### What you need to do
If a line of the data below holds the word "unsigned", list it.

### Collected data entries
-------
**src/rtl/mux_16_1_input16bit_pkg.sv**
```systemverilog
// Shared defaults for the registered 16:1 mux and its 4:1 building block.
package mux_16_1_input16bit_pkg;
  localparam int unsigned DEF_WIDTH = 16;
  localparam int unsigned DEF_SEL_W = 4;
  localparam int unsigned N_INPUTS  = 16;
endpackage

```
**src/rtl/mux_16_1_input16bit_mux_4_1.sv**
```systemverilog
// Combinational WIDTH-bit 4:1 mux; fully decoded on a 2-bit select.
module mux_4_1
  import mux_16_1_input16bit_pkg::*;
#(
  parameter int unsigned WIDTH = DEF_WIDTH
) (
  input  logic [WIDTH-1:0] i_d0,
  input  logic [WIDTH-1:0] i_d1,
  input  logic [WIDTH-1:0] i_d2,
  input  logic [WIDTH-1:0] i_d3,
  input  logic [1:0]       i_sel,
  output logic [WIDTH-1:0] o_y
);

  always_comb begin
    o_y = '0;
    unique case (i_sel)
      2'd0: o_y = i_d0;
      2'd1: o_y = i_d1;
      2'd2: o_y = i_d2;
      2'd3: o_y = i_d3;
    endcase
  end

endmodule

```
**src/rtl/mux_16_1_input16bit.sv**
```systemverilog
// Registered 16:1 mux built as a two-level tree of 4:1 muxes, one-cycle latency.
module mux_16_1_input16bit
  import mux_16_1_input16bit_pkg::*;
#(
  parameter int unsigned WIDTH = DEF_WIDTH,
  parameter int unsigned SEL_W = DEF_SEL_W
) (
  input  logic             clk,
  input  logic             rst,
  input  logic [WIDTH-1:0] X0,
  input  logic [WIDTH-1:0] X1,
  input  logic [WIDTH-1:0] X2,
  input  logic [WIDTH-1:0] X3,
  input  logic [WIDTH-1:0] X4,
  input  logic [WIDTH-1:0] X5,
  input  logic [WIDTH-1:0] X6,
  input  logic [WIDTH-1:0] X7,
  input  logic [WIDTH-1:0] X8,
  input  logic [WIDTH-1:0] X9,
  input  logic [WIDTH-1:0] X10,
  input  logic [WIDTH-1:0] X11,
  input  logic [WIDTH-1:0] X12,
  input  logic [WIDTH-1:0] X13,
  input  logic [WIDTH-1:0] X14,
  input  logic [WIDTH-1:0] X15,
  input  logic [SEL_W-1:0] S,
  output logic [WIDTH-1:0] OUT
);

  logic [WIDTH-1:0] w_x [N_INPUTS];
  logic [WIDTH-1:0] w_lvl1 [4];
  logic [WIDTH-1:0] w_sel;
  logic [WIDTH-1:0] r_out;

  assign w_x[0]  = X0;
  assign w_x[1]  = X1;
  assign w_x[2]  = X2;
  assign w_x[3]  = X3;
  assign w_x[4]  = X4;
  assign w_x[5]  = X5;
  assign w_x[6]  = X6;
  assign w_x[7]  = X7;
  assign w_x[8]  = X8;
  assign w_x[9]  = X9;
  assign w_x[10] = X10;
  assign w_x[11] = X11;
  assign w_x[12] = X12;
  assign w_x[13] = X13;
  assign w_x[14] = X14;
  assign w_x[15] = X15;

  // First level: group g covers inputs 4g..4g+3, picked by S[1:0].
  for (genvar g = 0; g < 4; g++) begin : g_lvl1
    mux_4_1 #(.WIDTH(WIDTH)) u_mux (
      .i_d0  (w_x[4*g+0]),
      .i_d1  (w_x[4*g+1]),
      .i_d2  (w_x[4*g+2]),
      .i_d3  (w_x[4*g+3]),
      .i_sel (S[1:0]),
      .o_y   (w_lvl1[g])
    );
  end

  mux_4_1 #(.WIDTH(WIDTH)) u_lvl2 (
    .i_d0  (w_lvl1[0]),
    .i_d1  (w_lvl1[1]),
    .i_d2  (w_lvl1[2]),
    .i_d3  (w_lvl1[3]),
    .i_sel (S[3:2]),
    .o_y   (w_sel)
  );

  always_ff @(posedge clk) begin
    if (rst) r_out <= '0;
    else     r_out <= w_sel;
  end

  assign OUT = r_out;

endmodule

```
-------
### Your response
  localparam int unsigned DEF_WIDTH = 16;
  localparam int unsigned DEF_SEL_W = 4;
  localparam int unsigned N_INPUTS  = 16;
  parameter int unsigned WIDTH = DEF_WIDTH
  parameter int unsigned WIDTH = DEF_WIDTH,
  parameter int unsigned SEL_W = DEF_SEL_W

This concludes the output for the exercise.